Context: an optimization exercise on an open-source flow, tuned for small area, a short achievable clock period and few clock cycles per item. The choices shown serve that exercise and are no tape-out recipe.
Function was checked by simulation only, so behaviour that the tests miss may differ from the original.

==> inputs of branch umber <==
Design aligned_dot8, start of the top module:
module aligned_dot8 (
    input  wire         clk,
    input  wire         rst,
    input  wire         in_valid,
    input  wire [127:0] a_vec,
    input  wire [127:0] b_vec,
    input  wire         ftz,
    output wire         out_valid,
    output wire [31:0]  sum_word,
    output wire [31:0]  comp_word,
    output wire         ovf
);
clock: 90.0 ns
lec_check: 0
abc_area: 1
cap_margin: 20
core_margin: 2
core_utilization: 40
place_density: 0.55
slew_margin: 20
synth_hierarchical: 1
run.sh (not shown) runs the stock make flow with config.mk's settings and CLKGATE_MAP_FILE= SYNTH_SCRIPT=/design/flow/synth_recipe.tcl, a recipe that flattens the netlist after the stock synthesis.
==> branch indigo: changes against branch umber <==
--- a/flow/design.v
+++ b/flow/design.v
@@ -713,40 +713,16 @@
     output wire [31:0]  comp_word,
     output wire         ovf
 );
     localparam P_IN  = 1;    
     localparam P_A   = 0;    
-    localparam P_B   = 1;    
+    localparam P_B   = 0;    
     localparam P_C   = 0;    
     localparam P_D   = 1;    
     localparam P_E   = 0;    
     localparam P_OUT = 1;    
     localparam LAT   = P_IN + P_A + P_B + P_C + P_D + P_E + P_OUT;
-    function [12:0] radd(input [11:0] x, input [11:0] y, input ci);
-        integer n;
-        reg c;
-        begin
-            c = ci;
-            for (n = 0; n < 12; n = n + 1) begin
-                radd[n] = x[n] ^ y[n] ^ c;
-                c = (x[n] & y[n]) | (x[n] & c) | (y[n] & c);
-            end
-            radd[12] = c;
-        end
-    endfunction
-    function [16:0] radd16(input [15:0] x, input [15:0] y, input ci);
-        integer n;
-        reg c;
-        begin
-            c = ci;
-            for (n = 0; n < 16; n = n + 1) begin
-                radd16[n] = x[n] ^ y[n] ^ c;
-                c = (x[n] & y[n]) | (x[n] & c) | (y[n] & c);
-            end
-            radd16[16] = c;
-        end
-    endfunction
     reg [LAT-1:0] vpipe;
     always @(posedge clk) begin
         if (rst) vpipe <= {LAT{1'b0}};
         else     vpipe <= {vpipe, in_valid};
     end
@@ -785,23 +761,21 @@
             assign nan_a[gk] = (a_ef & ~a_m0) | (b_ef & ~b_m0) | (a_inf & b_zero) | (b_inf & a_zero);
             assign inf_a[gk] = ~nan_a[gk] & (a_inf | b_inf);
             assign fin_a[gk] = fin;
             wire [15:0] p;
             ad8_mul8 u_mul (.a({~a_e0, ma}), .b({~b_e0, mb}), .p(p));
-            wire [12:0] rawx = radd({4'd0, ea[7:1], ea[0] | a_e0}, {4'd0, eb[7:1], eb[0] | b_e0}, 1'b0);
-            wire [8:0] raw = rawx[8:0];
+            wire [8:0] raw = {1'b0, ea[7:1], ea[0] | a_e0} + {1'b0, eb[7:1], eb[0] | b_e0};
             reg  [3:0] msb;
             integer j;
             always @* begin
                 msb = 4'd0;
                 for (j = 0; j < 16; j = j + 1)
                     if (p[j]) msb = j[3:0];
             end
-            wire [12:0] leadx = radd({3'd0, raw}, {8'd0, msb}, 1'b0);
             assign prod_a[16*gk +: 16] = p;
             assign raw_a[9*gk +: 9]    = raw;
-            assign lead_a[10*gk +: 10] = fin ? leadx[9:0] : 10'd0;
+            assign lead_a[10*gk +: 10] = fin ? ({1'b0, raw} + {6'd0, msb}) : 10'd0;
         end
     endgenerate
     wire [7:0] nks_a = fin_a & neg_a;
     wire       infp_a = |(inf_a & ~neg_a);
     wire       infn_a = |(inf_a & neg_a);
@@ -820,37 +794,30 @@
     function [9:0] max2(input [9:0] x, input [9:0] y);
         max2 = (x > y) ? x : y;
     endfunction
     wire [9:0] e_b = max2(max2(max2(lead_b[0 +: 10], lead_b[10 +: 10]), max2(lead_b[20 +: 10], lead_b[30 +: 10])),
                           max2(max2(lead_b[40 +: 10], lead_b[50 +: 10]), max2(lead_b[60 +: 10], lead_b[70 +: 10])));
-    wire [7:0] live_b;
-    generate
-        for (gk = 0; gk < 8; gk = gk + 1) begin : g_live
-            assign live_b[gk] = (lead_b[10*gk +: 10] != 10'd0);
-        end
-    endgenerate
-    localparam WB = 128 + 72 + 8 + 8 + 3 + 1 + 10;
-    wire [WB-1:0] b_d = {e_b, ftz_b, fl_b, nks_b, live_b, raw_b, prod_b};
+    localparam WB = 128 + 72 + 80 + 8 + 3 + 1 + 10;
+    wire [WB-1:0] b_d = {e_b, ftz_b, fl_b, nks_b, lead_b, raw_b, prod_b};
     reg  [WB-1:0] b_r;
     always @(posedge clk) b_r <= b_d;
     wire [WB-1:0] b_q = P_B ? b_r : b_d;
     wire [8*16-1:0] prod_c = b_q[0 +: 128];
     wire [8*9-1:0]  raw_c  = b_q[128 +: 72];
-    wire [7:0]      live_c = b_q[200 +: 8];
-    wire [7:0]      nks_c  = b_q[208 +: 8];
-    wire [2:0]      fl_c   = b_q[216 +: 3];
-    wire            ftz_c  = b_q[219];
-    wire [9:0]      e_c    = b_q[220 +: 10];
+    wire [8*10-1:0] lead_c = b_q[200 +: 80];
+    wire [7:0]      nks_c  = b_q[280 +: 8];
+    wire [2:0]      fl_c   = b_q[288 +: 3];
+    wire            ftz_c  = b_q[291];
+    wire [9:0]      e_c    = b_q[292 +: 10];
     wire [8*40-1:0] x_c;
     generate
         for (gk = 0; gk < 8; gk = gk + 1) begin : g_align
             wire               nk = nks_c[gk];
-            wire [12:0]        tx = radd({2'd0, e_c}, ~{3'd0, raw_c[9*gk +: 9]}, 1'b1);
-            wire [9:0]         t  = tx[9:0];
+            wire [9:0]         t  = e_c - {1'b0, raw_c[9*gk +: 9]};
             wire signed [55:0] v  = {nk, prod_c[16*gk +: 16] ^ {16{nk}}, {39{nk}}};
             wire signed [55:0] sh = v >>> t[5:0];
-            wire               z  = ~live_c[gk] | (|t[9:6]);
+            wire               z  = (lead_c[10*gk +: 10] == 10'd0) | (|t[9:6]);
             assign x_c[40*gk +: 40] = z ? {40{nk}} : sh[39:0];
         end
     endgenerate
     reg [3:0] cnt_c;
     integer kc;
@@ -870,17 +837,11 @@
     wire         ftz_d = c_q[337];
     wire [42:0] r0_d, r1_d;
     ad8_csa8 u_csa (.x0(x_d[0 +: 40]), .x1(x_d[40 +: 40]), .x2(x_d[80 +: 40]), .x3(x_d[120 +: 40]),
                     .x4(x_d[160 +: 40]), .x5(x_d[200 +: 40]), .x6(x_d[240 +: 40]), .x7(x_d[280 +: 40]),
                     .cnt(cnt_d), .r0(r0_d), .r1(r1_d));
-    wire [16:0] ul_d  = radd16({1'b0, r0_d[14:0]}, {1'b0, r1_d[14:0]}, 1'b0);
-    wire [16:0] um0_d = radd16({2'b0, r0_d[28:15]}, {2'b0, r1_d[28:15]}, 1'b0);
-    wire [16:0] um1_d = radd16({2'b0, r0_d[28:15]}, {2'b0, r1_d[28:15]}, 1'b1);
-    wire [16:0] uh0_d = radd16({2'b0, r0_d[42:29]}, {2'b0, r1_d[42:29]}, 1'b0);
-    wire [16:0] uh1_d = radd16({2'b0, r0_d[42:29]}, {2'b0, r1_d[42:29]}, 1'b1);
-    wire [14:0] um_d  = ul_d[15] ? um1_d[14:0] : um0_d[14:0];
-    wire [42:0] u_d   = {um_d[14] ? uh1_d[13:0] : uh0_d[13:0], um_d[13:0], ul_d[14:0]};
+    wire [42:0] u_d = r0_d + r1_d;
     wire [43:0] s_d = {{1'b0, u_d[42:40]} - cnt_d, u_d[39:0]};
     localparam WD = 44 + 10 + 3 + 1;
     wire [WD-1:0] d_d = {ftz_d, fl_d, e_d, s_d};
     reg  [WD-1:0] d_r;
     always @(posedge clk) d_r <= d_d;
@@ -897,33 +858,30 @@
     always @* begin
         lz_e = 6'd42;
         for (i = 0; i < 43; i = i + 1)
             if (mag_e[i]) lz_e = 6'd42 - i[5:0];
     end
-    wire [12:0] eb139x_e = radd({2'b00, e_e}, ~12'd139, 1'b1);
-    wire [11:0] eb139_e  = eb139x_e[11:0];
-    wire [12:0] eadjx_e  = radd(eb139_e, ~{6'd0, lz_e}, 1'b1);
-    wire [11:0] eadjs_e  = eadjx_e[11:0];
-    wire        gnorm_e  = ~eadjs_e[11];
-    wire [12:0] eb25x_e  = radd({2'b00, e_e}, ~12'd114, 1'b1);    
-    wire        sund_e  = ~gnorm_e & eb25x_e[11];
-    wire [6:0]  samt_e  = gnorm_e ? {1'b0, lz_e} + 7'd25 : (sund_e ? 7'd0 : eb25x_e[6:0]);
+    wire signed [11:0] eb139_e  = $signed({2'b00, e_e}) - 12'sd139;
+    wire signed [11:0] eadjs_e  = eb139_e - $signed({6'd0, lz_e});
+    wire               gnorm_e  = ~eadjs_e[11];
+    wire signed [11:0] ssh_e    = gnorm_e ? $signed({6'd0, lz_e}) : eb139_e;
+    wire        sund_e  = (ssh_e < -12'sd25);
+    wire [6:0]  samt_e  = sund_e ? 7'd0 : ssh_e[6:0] + 7'd25;
     wire [67:0] fx_e    = {25'd0, mag_e} << samt_e;
     wire [42:0] f_e     = sund_e ? 43'd0 : fx_e[67:25];
     wire        lost_e  = sund_e | (|fx_e[24:0]);
     wire [24:0] q_e     = {1'b0, f_e[42:19]} + {24'd0, f_e[18]};
     wire [8:0]  eadj_e  = gnorm_e ? eadjs_e[8:0] : 9'd0;
-    wire [12:0] efldx_e = radd({3'd0, eadj_e}, {10'd0, q_e[24:23]}, 1'b0);
-    wire [9:0]  efld_e  = efldx_e[9:0];
-    wire        g_ovf_e  = ~mzero_e & (efld_e[9] | efld_e[8] | (&efld_e[7:0]));
+    wire [9:0]  efld_e  = {1'b0, eadj_e} + {8'd0, q_e[24:23]};
+    wire        g_ovf_e  = ~mzero_e & (efld_e >= 10'd255);
     wire        g_zero_e = mzero_e | ((efld_e == 10'd0) & (ftz_e | (q_e[22:0] == 23'd0)));
     wire [31:0] g_bits_e = {sgn_e, efld_e[7:0], q_e[22:0]};
     wire [18:0] low_e    = f_e[18:0];
     wire        guard_e  = f_e[18];
     wire        below0_e = (f_e[17:0] == 18'd0) & ~lost_e;
-    localparam WE = 32 + 19 + 6 + 12 + 3 + 1;
-    wire [WE-1:0] e_dd = {ftz_e, fl_e, eadjs_e, sgn_e, gnorm_e, g_ovf_e, g_zero_e, guard_e, below0_e, low_e, g_bits_e};
+    localparam WE = 32 + 19 + 6 + 6 + 10 + 3 + 1;
+    wire [WE-1:0] e_dd = {ftz_e, fl_e, e_e, lz_e, sgn_e, gnorm_e, g_ovf_e, g_zero_e, guard_e, below0_e, low_e, g_bits_e};
     reg  [WE-1:0] e_r;
     always @(posedge clk) e_r <= e_dd;
     wire [WE-1:0] e_q = P_E ? e_r : e_dd;
     wire [31:0] g_bits_f = e_q[0 +: 32];
     wire [18:0] low_f    = e_q[32 +: 19];
@@ -931,30 +889,32 @@
     wire        guard_f  = e_q[52];
     wire        g_zero_f = e_q[53];
     wire        g_ovf_f  = e_q[54];
     wire        gnorm_f  = e_q[55];
     wire        sgn_f    = e_q[56];
-    wire [11:0] eadjs_f  = e_q[57 +: 12];
-    wire [2:0]  fl_f     = e_q[69 +: 3];
-    wire        ftz_f    = e_q[72];
+    wire [5:0]  lz_f     = e_q[57 +: 6];
+    wire [9:0]  e_f      = e_q[63 +: 10];
+    wire [2:0]  fl_f     = e_q[73 +: 3];
+    wire        ftz_f    = e_q[76];
     wire        rneg_f  = sgn_f ^ guard_f;
     wire [18:0] rem_f   = guard_f ? (~low_f + 19'd1) : low_f;
     wire        rzero_f = (rem_f == 19'd0);
     reg  [4:0]  lzr_f;
     always @* begin
         lzr_f = 5'd18;
         for (i = 0; i < 19; i = i + 1)
             if (rem_f[i]) lzr_f = 5'd18 - i[4:0];
     end
-    wire [12:0] dcx_f   = radd(eadjs_f, ~({7'd0, lzr_f} + 12'd24), 1'b1);   
-    wire        cnorm_f = ~dcx_f[11];
-    wire [5:0]  scamt_f = cnorm_f ? {1'b0, lzr_f} + 6'd24 : eadjs_f[5:0];
+    wire signed [11:0] s2_f    = $signed({2'b00, e_f}) - 12'sd158 - $signed({6'd0, lz_f});
+    wire signed [11:0] lzr5_f  = $signed({7'd0, lzr_f}) + 12'sd5;
+    wire               cnorm_f = (s2_f >= lzr5_f);
+    wire signed [11:0] sc_f    = cnorm_f ? lzr5_f : s2_f;
+    wire [5:0]  scamt_f = (sc_f < -12'sd19) ? 6'd0 : sc_f[5:0] + 6'd19;
     wire [61:0] cx_f    = {43'd0, rem_f} << scamt_f;
     wire [23:0] cfld_f  = cx_f[42:19];
     wire [23:0] q2_f    = cfld_f + {23'd0, cx_f[18]};
-    wire [12:0] efcx_f  = radd(eadjs_f, ~({7'd0, lzr_f} + 12'd23), 1'b1);   
-    wire [11:0] efc_f   = efcx_f[11:0];
+    wire [11:0] efc_f   = $signed({2'b00, e_f}) - 12'sd162 - $signed({6'd0, lz_f}) - $signed({7'd0, lzr_f});
     wire [31:0] cn_f    = cnorm_f ? {rneg_f, efc_f[7:0], cfld_f[22:0]}
                                   : (ftz_f ? {rneg_f, 31'd0} : {rneg_f, 8'd0, q2_f[22:0]});
     reg  [31:0] c_bits_f;
     always @* begin
         if (g_zero_f)
==> results.txt <==
| item | branch umber | branch indigo |
|---|---|---|
| Run status | no timing/DRC/antenna violations | no timing/DRC/antenna violations |
| Number of sequential cells in the layout | 614 | 383 |
| Detailed route wirelength on metal3 | 12.10 mm | 12.99 mm |
| Share of synthesized area occupied by flip-flops and latches | 17.93% | 11.36% |
| Final nets | 10510 | 11100 |
| Pin count of the biggest net entering global routing | 57 | 66 |
| Starting density of the core | 40.36% | 40.31% |
| Layout cell share with drive strength beyond 1 | 3.772% | 3.865% |
| FF-to-FF path depth | 69 | 109 |
| Combined flip-flop and latch cell area | 12290 sq um | 7669 sq um |
| Die Y | 418.0 microns | 414.8 microns |
| Area taken by multi-input logic gates | 47500 sq um | 50110 sq um |
| TAP cells | 2218 | 2204 |
| Final worst clock skew | 0.05506 ns | 0.02059 ns |
| Shortest period the worst path allows | 19.57 ns | 26.86 ns |
Testbench counts of branch umber, summed over its fixed seeds: cycles 24,024, items 24,000.
Testbench counts of branch indigo, summed over its fixed seeds: cycles 24,016, items 24,000.

-- static timing again, ports no longer ideal --
How much do the figures lean on ideal ports? The routed layouts below were timed once more, with nothing changed but the port constraints. Step 1 sets driving cells, clkbuf_16 on the clock port and buf_2 on the other inputs (assumed; they add their load-dependent delay and slew). Step 2 times the ports against the registers' clock, not the clock port: input delays grow and output delays shrink by t, the midpoint of the rising clock arrivals with the driver on. Slacks: ideal / step 1 / step 2; pairs: ideal / step 1.
| run | shift t [ns] | setup slack, ns | worst register clock-pin slew, ns |
|---|---|---|---|
| branch umber | 0.798 | 70.429 / 70.350 / 71.148 | 0.08 / 0.08 |
| branch indigo | 0.742 | 63.139 / 63.139 / 63.139 | 0.07 / 0.07 |
After both steps every run listed still meets setup and hold.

**Exercise:** Search the entries above for lines containing the word "signed", and copy each one.

**Answer space:**
             wire signed [55:0] v  = {nk, prod_c[16*gk +: 16] ^ {16{nk}}, {39{nk}}};
             wire signed [55:0] sh = v >>> t[5:0];
+    wire signed [11:0] eb139_e  = $signed({2'b00, e_e}) - 12'sd139;
+    wire signed [11:0] eadjs_e  = eb139_e - $signed({6'd0, lz_e});
+    wire signed [11:0] ssh_e    = gnorm_e ? $signed({6'd0, lz_e}) : eb139_e;
+    wire signed [11:0] s2_f    = $signed({2'b00, e_f}) - 12'sd158 - $signed({6'd0, lz_f});
+    wire signed [11:0] lzr5_f  = $signed({7'd0, lzr_f}) + 12'sd5;
+    wire signed [11:0] sc_f    = cnorm_f ? lzr5_f : s2_f;
+    wire [11:0] efc_f   = $signed({2'b00, e_f}) - 12'sd162 - $signed({6'd0, lz_f}) - $signed({7'd0, lzr_f});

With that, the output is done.